* **WORK TO BE COMPLETED**
Retype word for word the lines of the data below, from the first to the one bearing "localparam logic [5:0] IDX_PLL_CFG1", with that one included.

-------- LISTED ENTRIES

==> src/pkg/rpt_pkg.sv <==
package rpt_pkg;

   // ----------------------------------------
   // Register indices and byte addresses
   // ----------------------------------------
   // Indices are word numbers; the bus sees four times the index
   localparam logic [5:0] IDX_STATUS      = 6'h02;
   localparam logic [5:0] IDX_SYS_CTRL    = 6'h11;
   localparam logic [5:0] IDX_PLL_CFG1    = 6'h17;
   localparam logic [5:0] IDX_PLL_CFG2    = 6'h18;
   localparam logic [5:0] IDX_CLK_CFG     = 6'h1A;
   localparam logic [5:0] IDX_BIOZ_CFG    = 6'h20;
   localparam logic [7:0] ADDR_STATUS     = {IDX_STATUS, 2'b00};
   localparam logic [7:0] ADDR_SYS_CTRL   = {IDX_SYS_CTRL, 2'b00};
   localparam logic [7:0] ADDR_PLL_CFG1   = {IDX_PLL_CFG1, 2'b00};
   localparam logic [7:0] ADDR_PLL_CFG2   = {IDX_PLL_CFG2, 2'b00};
   localparam logic [7:0] ADDR_CLK_CFG    = {IDX_CLK_CFG, 2'b00};
   localparam logic [7:0] ADDR_BIOZ_CFG   = {IDX_BIOZ_CFG, 2'b00};

   // ----------------------------------------
   // Field positions
   // ----------------------------------------
   localparam int STAT_FLOCK_BIT   = 3;
   localparam int STAT_PLOCK_BIT   = 2;
   localparam int SYS_SHUTDOWN_BIT = 1;
   localparam int SYS_RESET_BIT    = 0;
   localparam int PLL_EN_BIT       = 0;
   localparam int PLL_DIV_HI_MSB   = 7;
   localparam int PLL_DIV_HI_LSB   = 6;
   localparam int CLK_REFSEL_BIT   = 6;
   localparam int CLK_FREQSEL_BIT  = 5;
   localparam int CLK_TRIM_MSB     = 4;
   localparam int BIOZ_REF_BIT     = 2;
   localparam int BIOZ_Q_BIT       = 1;
   localparam int BIOZ_I_BIT       = 0;

   // ----------------------------------------
   // Reset values
   // ----------------------------------------
   localparam logic [7:0] RST_SYS_CTRL = 8'h00;
   localparam logic [7:0] RST_PLL_CFG1 = 8'h00;
   localparam logic [7:0] RST_PLL_CFG2 = 8'h00;
   localparam logic [7:0] RST_CLK_CFG  = 8'h00;
   localparam logic [7:0] RST_BIOZ_CFG = 8'h00;

   // ----------------------------------------
   // AXI responses
   // ----------------------------------------
   localparam logic [1:0] RESP_OKAY   = 2'h0;
   localparam logic [1:0] RESP_SLVERR = 2'h2;

   // ----------------------------------------
   // Timing counts
   // ----------------------------------------
   localparam int CLOCK_HZ            = 20_000_000;
   localparam int FREQ_SETTLE_US      = 100;
   localparam int FREQ_SETTLE_CYCLES  = (CLOCK_HZ / 1_000_000) * FREQ_SETTLE_US;
   localparam int PHASE_LOCK_US       = 200;
   localparam int PHASE_LOCK_CYCLES   = (CLOCK_HZ / 1_000_000) * PHASE_LOCK_US;
   localparam int LOCK_CNT_W          = 13;

   // ----------------------------------------
   // Types
   // ----------------------------------------
   typedef enum logic [1:0] {
      RPT_PLL_OFF    = 2'b00,
      RPT_PLL_FLOCK  = 2'b01,
      RPT_PLL_PLOCK  = 2'b11
   } rpt_pll_state_type;

   typedef struct packed {
      logic       ref_external;
      logic       freq_choice;
      logic [4:0] trim;
   } rpt_clk_cfg_type;

   typedef struct packed {
      logic [7:0] addr;
      logic [31:0] data;
   } rpt_wreq_type;

endpackage : rpt_pkg

==> src/logic/rpt_timing_ctrl.sv <==
`timescale 1ns/10ps
// What this block does
// - Select bit 0: internal oscillator feeds reference
// - Select bit 1: external clock pin feeds reference
// - Two oscillators, frequency bit picks one
// - Five-bit trim field adjusts slow oscillator
// - Multiplier is ten-bit divider plus one
// - Status shows frequency lock and phase lock
// - Reset bit returns registers to defaults
module rpt_timing_ctrl
   import rpt_pkg::*;
(
   input  wire logic        clock,
   input  wire logic        rst,
   input  wire logic        external_ref_clock_in,
   input  wire logic        osc_clock_32k0,
   input  wire logic        osc_clock_32k768,
   input  wire logic [7:0]  s_axi_awaddr,
   input  wire logic        s_axi_awvalid,
   output logic             s_axi_awready,
   input  wire logic [31:0] s_axi_wdata,
   input  wire logic [3:0]  s_axi_wstrb,
   input  wire logic        s_axi_wvalid,
   output logic             s_axi_wready,
   output logic [1:0]       s_axi_bresp,
   output logic             s_axi_bvalid,
   input  wire logic        s_axi_bready,
   input  wire logic [7:0]  s_axi_araddr,
   input  wire logic        s_axi_arvalid,
   output logic             s_axi_arready,
   output logic [31:0]      s_axi_rdata,
   output logic [1:0]       s_axi_rresp,
   output logic             s_axi_rvalid,
   input  wire logic        s_axi_rready,
   output logic             pll_ref_clock,
   output logic             internal_slow_osc_clock,
   output logic [4:0]       osc_trim,
   output logic [9:0]       pll_multiplier_m,
   output logic             pll_enable,
   output logic             shutdown_request,
   output logic             measurement_reference_on,
   output logic             channel_q_on,
   output logic             channel_i_on
);

   // ----------------------------------------
   // Register state
   // ----------------------------------------
   logic [7:0]        sys_ctrl;
   logic [7:0]        pll_cfg1;
   logic [7:0]        pll_cfg2;
   rpt_clk_cfg_type   clk_cfg;
   logic [7:0]        bioz_cfg;
   logic              soft_reset;
   logic [9:0]        pll_feedback_divider;
   logic              frequency_locked_flag;
   logic              phase_locked_flag;
   rpt_pll_state_type pll_state;
   rpt_pll_state_type next_pll_state;
   logic [LOCK_CNT_W-1:0] lock_count;

   // ----------------------------------------
   // Write channel
   // ----------------------------------------
   logic         aw_held;
   logic         w_held;
   logic [7:0]   aw_addr;
   logic [31:0]  w_data;
   logic [3:0]   w_strb;
   logic         do_write;

   assign do_write = aw_held && w_held && !s_axi_bvalid;

   always_ff @(posedge clock or posedge rst) begin
      if (rst) begin
         aw_held <= 1'b0;
         aw_addr <= 8'h00;
      end else if (s_axi_awvalid && s_axi_awready) begin
         aw_held <= 1'b1;
         aw_addr <= s_axi_awaddr;
      end else if (do_write) begin
         aw_held <= 1'b0;
      end
   end

   always_ff @(posedge clock or posedge rst) begin
      if (rst) begin
         w_held <= 1'b0;
         w_data <= 32'h0000_0000;
         w_strb <= 4'h0;
      end else if (s_axi_wvalid && s_axi_wready) begin
         w_held <= 1'b1;
         w_data <= s_axi_wdata;
         w_strb <= s_axi_wstrb;
      end else if (do_write) begin
         w_held <= 1'b0;
      end
   end

   always_ff @(posedge clock or posedge rst) begin
      if (rst) begin
         s_axi_awready <= 1'b0;
         s_axi_wready  <= 1'b0;
      end else begin
         s_axi_awready <= !aw_held && !(s_axi_awvalid && s_axi_awready) && !s_axi_bvalid;
         s_axi_wready  <= !w_held && !(s_axi_wvalid && s_axi_wready) && !s_axi_bvalid;
      end
   end

   function automatic logic addr_mapped(input logic [7:0] a);
      addr_mapped = (a == ADDR_STATUS) || (a == ADDR_SYS_CTRL) || (a == ADDR_PLL_CFG1)
                 || (a == ADDR_PLL_CFG2) || (a == ADDR_CLK_CFG) || (a == ADDR_BIOZ_CFG);
   endfunction : addr_mapped

   always_ff @(posedge clock or posedge rst) begin
      if (rst) begin
         s_axi_bvalid <= 1'b0;
         s_axi_bresp  <= RESP_OKAY;
      end else if (do_write) begin
         s_axi_bvalid <= 1'b1;
         s_axi_bresp  <= addr_mapped(aw_addr) ? RESP_OKAY : RESP_SLVERR;
      end else if (s_axi_bready) begin
         s_axi_bvalid <= 1'b0;
      end
   end

   // ----------------------------------------
   // Configuration registers
   // ----------------------------------------
   // Only the low byte lane carries register data
   logic wr_low;
   assign wr_low = do_write && w_strb[0];
   assign soft_reset = wr_low && (aw_addr == ADDR_SYS_CTRL) && w_data[SYS_RESET_BIT];

   always_ff @(posedge clock or posedge rst) begin
      if (rst) begin
         sys_ctrl <= RST_SYS_CTRL;
         pll_cfg1 <= RST_PLL_CFG1;
         pll_cfg2 <= RST_PLL_CFG2;
         clk_cfg  <= rpt_clk_cfg_type'(RST_CLK_CFG[6:0]);
         bioz_cfg <= RST_BIOZ_CFG;
      end else if (soft_reset) begin
         // Every register back to default; reset bit self-clears
         sys_ctrl <= RST_SYS_CTRL;
         pll_cfg1 <= RST_PLL_CFG1;
         pll_cfg2 <= RST_PLL_CFG2;
         clk_cfg  <= rpt_clk_cfg_type'(RST_CLK_CFG[6:0]);
         bioz_cfg <= RST_BIOZ_CFG;
      end else if (wr_low) begin
         case (aw_addr)
            ADDR_SYS_CTRL: begin
               sys_ctrl <= {6'h00, w_data[SYS_SHUTDOWN_BIT], 1'b0};
            end
            ADDR_PLL_CFG1: begin
               pll_cfg1 <= w_data[7:0];
            end
            ADDR_PLL_CFG2: begin
               pll_cfg2 <= w_data[7:0];
            end
            ADDR_CLK_CFG: begin
               clk_cfg <= rpt_clk_cfg_type'(w_data[6:0]);
            end
            ADDR_BIOZ_CFG: begin
               bioz_cfg <= {5'h00, w_data[2:0]};
            end
            default: begin
            end
         endcase
      end
   end

   // Divider high bits in first register, low byte in second
   assign pll_feedback_divider = {pll_cfg1[PLL_DIV_HI_MSB:PLL_DIV_HI_LSB], pll_cfg2};

   // ----------------------------------------
   // Lock tracking
   // ----------------------------------------
   // Lock is modelled by a settle count; real lock comes from the analog loop
   always_comb begin
      next_pll_state = pll_state;
      case (pll_state)
         RPT_PLL_OFF: begin
            if (pll_cfg1[PLL_EN_BIT]) begin
               next_pll_state = RPT_PLL_FLOCK;
            end
         end
         RPT_PLL_FLOCK: begin
            if (!pll_cfg1[PLL_EN_BIT]) begin
               next_pll_state = RPT_PLL_OFF;
            end else if (lock_count == LOCK_CNT_W'(PHASE_LOCK_CYCLES - 1)) begin
               next_pll_state = RPT_PLL_PLOCK;
            end
         end
         RPT_PLL_PLOCK: begin
            if (!pll_cfg1[PLL_EN_BIT]) begin
               next_pll_state = RPT_PLL_OFF;
            end
         end
         default: begin
            next_pll_state = RPT_PLL_OFF;
         end
      endcase
   end

   always_ff @(posedge clock or posedge rst) begin
      if (rst) begin
         pll_state <= RPT_PLL_OFF;
      end else begin
         pll_state <= next_pll_state;
      end
   end

   always_ff @(posedge clock or posedge rst) begin
      if (rst) begin
         lock_count <= '0;
      end else if (pll_state != RPT_PLL_FLOCK) begin
         lock_count <= '0;
      end else if (lock_count != LOCK_CNT_W'(PHASE_LOCK_CYCLES - 1)) begin
         lock_count <= lock_count + LOCK_CNT_W'(1);
      end
   end

   always_ff @(posedge clock or posedge rst) begin
      if (rst) begin
         frequency_locked_flag <= 1'b0;
         phase_locked_flag     <= 1'b0;
      end else if (next_pll_state == RPT_PLL_OFF) begin
         frequency_locked_flag <= 1'b0;
         phase_locked_flag     <= 1'b0;
      end else begin
         frequency_locked_flag <= frequency_locked_flag
            || (lock_count >= LOCK_CNT_W'(FREQ_SETTLE_CYCLES - 1));
         phase_locked_flag     <= (next_pll_state == RPT_PLL_PLOCK);
      end
   end

   // ----------------------------------------
   // Read channel
   // ----------------------------------------
   function automatic logic [7:0] read_mux(input logic [7:0] a);
      case (a)
         ADDR_STATUS: begin
            read_mux = {4'h0, frequency_locked_flag, phase_locked_flag, 2'b00};
         end
         ADDR_SYS_CTRL: read_mux = sys_ctrl;
         ADDR_PLL_CFG1: read_mux = pll_cfg1;
         ADDR_PLL_CFG2: read_mux = pll_cfg2;
         ADDR_CLK_CFG:  read_mux = {1'b0, clk_cfg};
         ADDR_BIOZ_CFG: read_mux = bioz_cfg;
         default:       read_mux = 8'h00;
      endcase
   endfunction : read_mux

   always_ff @(posedge clock or posedge rst) begin
      if (rst) begin
         s_axi_arready <= 1'b0;
         s_axi_rvalid  <= 1'b0;
         s_axi_rdata   <= 32'h0000_0000;
         s_axi_rresp   <= RESP_OKAY;
      end else if (s_axi_arvalid && s_axi_arready) begin
         s_axi_arready <= 1'b0;
         s_axi_rvalid  <= 1'b1;
         s_axi_rdata   <= {24'h00_0000, read_mux(s_axi_araddr)};
         s_axi_rresp   <= addr_mapped(s_axi_araddr) ? RESP_OKAY : RESP_SLVERR;
      end else if (s_axi_rvalid) begin
         if (s_axi_rready) begin
            s_axi_rvalid <= 1'b0;
         end
      end else begin
         s_axi_arready <= 1'b1;
      end
   end

   // ----------------------------------------
   // Clock selection and outputs
   // ----------------------------------------
   // Clocks are sampled as data; a real part would use a glitch-free mux
   always_ff @(posedge clock or posedge rst) begin
      if (rst) begin
         internal_slow_osc_clock <= 1'b0;
         pll_ref_clock           <= 1'b0;
      end else begin
         internal_slow_osc_clock <= clk_cfg.freq_choice ? osc_clock_32k768
                                                        : osc_clock_32k0;
         pll_ref_clock <= clk_cfg.ref_external ? external_ref_clock_in
                        : (clk_cfg.freq_choice ? osc_clock_32k768 : osc_clock_32k0);
      end
   end

   always_ff @(posedge clock or posedge rst) begin
      if (rst) begin
         osc_trim                 <= 5'h00;
         pll_multiplier_m         <= 10'h001;
         pll_enable               <= 1'b0;
         shutdown_request         <= 1'b0;
         measurement_reference_on <= 1'b0;
         channel_q_on             <= 1'b0;
         channel_i_on             <= 1'b0;
      end else begin
         osc_trim                 <= clk_cfg.trim;
         pll_multiplier_m         <= pll_feedback_divider + 10'h001;
         pll_enable               <= pll_cfg1[PLL_EN_BIT];
         shutdown_request         <= sys_ctrl[SYS_SHUTDOWN_BIT];
         measurement_reference_on <= bioz_cfg[BIOZ_REF_BIT];
         channel_q_on             <= bioz_cfg[BIOZ_Q_BIT];
         channel_i_on             <= bioz_cfg[BIOZ_I_BIT];
      end
   end

endmodule : rpt_timing_ctrl

==> config.mk <==
export PLATFORM = sky130hd
export DESIGN_NAME = rpt_timing_ctrl
export DESIGN_NICKNAME = d
export VERILOG_FILES = /design/src/pkg/rpt_pkg.sv /design/src/logic/rpt_timing_ctrl.sv
export SDC_FILE = /design/constraint.sdc
export NUM_CORES = 1
export LEC_CHECK = 0
export ABC_AREA = 1
export BUFFER_PORTS_ARGS = -buffer_cell sky130_fd_sc_hd__buf_4
export CORE_MARGIN = 2
export CORE_UTILIZATION = 48
export DETAILED_ROUTE_END_ITERATION = 12
export HOLD_SLACK_MARGIN = 0.1
export MAX_ROUTING_LAYER = met4
export PLACE_DENSITY = 0.84
export SLEW_MARGIN = 0
export SYNTH_ARGS = -nofsm -noshare
export SYNTH_HDL_FRONTEND = slang
export SYNTH_SLANG_ARGS = --single-unit
==> constraint.sdc <==
create_clock -name clock -period 2.7 [get_ports clock]
set_clock_uncertainty 0.05 [all_clocks]
set_input_delay 0.27 -clock clock [delete_from_list [all_inputs] [get_ports clock]]
set_output_delay 0.27 -clock clock [all_outputs]
set_load 0.005 [all_outputs]
==> summary by stage <==
Placement
OpenSTA, run right after detailed placement, puts the worst setup slack at 0.891 ns. Once placement completed, the tool counted placed cells totaling 700. Once detailed placement completed, the half-perimeter wirelength came to 7080 um. The final weighted congestion in routability-driven placement is 0.839. The count of buffers from port buffering is 71.

Clock tree
Once the clock tree was built, the resizer swapped 0 gates to a different size. The CTS tree is yes. The clock-pin transition on the worst setup and hold timing paths is 0.09 ns. The number of buffers added to fix hold violations after cts is 19.

The number of buffers inserted during clock tree synthesis is 9. The H-tree was split into 3 levels. Post-CTS timing repair inserted 0 buffers for setup. The longest clock path from root to sink contains 2 buffers. The clock latency of the later-clocked register in the worst-skew pair is 0.37 ns. The clock tree root driver cell is clkbuf_8.

Counting every sink on the clock net gives 100.

Final layout
Once layout is complete, the utilization of the core stands at 0.592. After filler insertion, the fill cell instance count of the layout stands at 812. The number of antenna diodes in the final layout is 0. The net count of the finished layout is 661. The library cell used most frequently in the layout, excluding fill and tap cells, is dfrtp_1. Of the cells placed in the final design, the portion with a size suffix greater than 1 is 0.229. The final cell count without fillers is 735. The area growth from synthesis to layout is 21.0%.

In the layout the commonest cells are dfrtp_1, nand2_1, buf_4. The footprint of the multi-input gates is 1810 um^2. In the final layout, flip-flops and latches occupy 2500 um^2.

Floorplanning
The starting density of the core is 0.489. After floorplanning, the core was divided into 36 placement rows. The die span in x is 103 um. The die covers 10600 um^2. The I/O pin total is 125. The height of the chip is 103 um. After floorplanning, the core was sized to cover 9640 um^2.

STA
The number of hold violations in the final report is 0. Setup violations remaining at the end of the flow were counted as 0. Headroom to the max-slew limit came out at 0.375. In the finished design, the share of the clock period the worst path needs comes to 0.667. In the post-route analysis, the smallest setup slack over all paths is 0.899 ns. Setup repair after global routing left no endpoint under its margin. The total count of max-transition violations in the final report is 0. For this run, the top clock speed supported by timing is 555 MHz. In the final timing run, aggregate negative setup slack is 0 ns. The slew at the pin closest to its max-slew limit is 0.936 ns. The worst path needs 1.80 ns of the cycle, external delays included.

Status
The flow ran to the end, and the final reports show no timing, DRC or antenna violations.

Worst setup path
The critical path is of the register to register type. STA puts the critical path data required time at 2.89 ns. STA classifies the critical path startpoint as a register.

STA classifies the critical path endpoint as a register. The data arrival time at the worst-slack endpoint is 1.99 ns. In this run the worst path has a maximum fanout of 33.

Synthesis
The largest family of logic cells by synthesized area is simple AND/OR/NAND/NOR gates. The fraction of synthesized cell area in xor and xnor cells is 0.0167. The synthesized netlist occupies a cell area of 4720 um^2. The total of warnings raised by yosys is 0. The area share of and/or/nand/nor cells after synthesis is 0.242.

Of the total synthesized cell area, the portion taken by full adders, half adders and majority gates is 0.00531. Synthesis inferred 100 register bits. Dividing the synthesized area by the synthesized cell count gives 9.32 um^2. Counting distinct cell types in the post-synthesis netlist gives 35. The synthesized instance count is 506.

The register area share after synthesis is 0.531. The proportion of synthesized area in mux cells is 0.0310. The compound-cell area share of the yosys netlist came to 0.0690.

GRT
The total overflow reported by the global router is 0. The initial antenna violation count is 0. The via count of the first global-routing pass came to 3362. The first global-routing pass estimated 15700 um of wire.

The total routing resource utilization after global routing is 0.195. The maximum number of pins on one net before global-route repair is 42.

Pwr
The worst IR drop on VDD is 602 uV. The power per unit of standard cell area is 698 nW/um^2. The reported leakage power is 0.00282 uW. The total power consumption of the routed design is 3980 uW.

Detailed routing
The iteration-0 DRC count of the detailed router is 210. The total vias in the final route is 3593. In the final routed layout, each cell accounts on average for 12.8 um. The post-detailed-route DRC marker count is 0.

For this block, the routed nets add up to 9440 um of wire. Using the TritonRoute via totals, the vias-per-cell ratio works out to 4.89. The first detailed-routing pass took 5 iterations. The count of nets left with antenna violations after detail routing is 0.

Min path
The kind of path behind the tightest hold check is primary input to register.

Job
The max-capacitance violation count is 0.
## critical path, cell delays in order (launching register included)
cell	delay, ns
dfrtp_1	0.40
nor2_2	0.18
nand2_2	0.12
nor2_4	0.17
nand3_4	0.32
nand2_1	0.32
o21ai_1	0.10
## power breakdown
part,internal (uW),leakage (uW),switching [uW]
Sequential,1760,0.00133,194
Clock,665,0.000127,485
Combinational,388,0.00137,496
## cell type report
type | count | area share
Timing Repair Buffer | 92 | 0.134
Clock inverter | 4 | 0.0167
Inverter | 55 | 0.0368
Tap cell | 133 | 0.0292
Multi-Input combinational cell | 339 | 0.318
Sequential cell | 100 | 0.439
Clock buffer | 12 | 0.0272
## Yosys cell counts, drive strengths merged
cell type,n,share of area
a31oi,3,0.0040
xor2,9,0.017
mux2,13,0.031
conb,1,0.00079
dfstp,1,0.0056
a21oi,11,0.012
o211ai,3,0.0048
clkinv,1,0.00079
nor2,41,0.045
nor4,1,0.0013
nand4,6,0.0080
dfrtp,99,0.53
nand2,100,0.083
ha,2,0.0053
o22ai,1,0.0013
buf,35,0.059
inv,54,0.043
clkbuf,2,0.0016
nor3,12,0.017
and2,1,0.0013
nand3,70,0.086
o21ai,40,0.047
## through the flow
step	instance area [um^2]	hold WS [ns]
after global placement	5270	0.351
final	5710	0.102
after CTS	5710	0.101
after detailed placement	5270	0.347
after floorplan	4810	0.316
after global routing	5710	0.104
## metal layers
| metal | vias to the layer above | GRT usage | share of wire |
|---|---|---|---|
| li1 | 1783 | - | - |
| met1 | 1688 | 0.254 | 0.45 |
| met2 | 111 | 0.312 | 0.49 |
| met3 | 11 | 0.0461 | 0.051 |
| met4 | 0 | 0.0486 | 0.011 |
| met5 | - | - | 0 |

----------------

* **WRITTEN ANSWER**
==> src/pkg/rpt_pkg.sv <==
package rpt_pkg;

   // ----------------------------------------
   // Register indices and byte addresses
   // ----------------------------------------
   // Indices are word numbers; the bus sees four times the index
   localparam logic [5:0] IDX_STATUS      = 6'h02;
   localparam logic [5:0] IDX_SYS_CTRL    = 6'h11;
   localparam logic [5:0] IDX_PLL_CFG1    = 6'h17;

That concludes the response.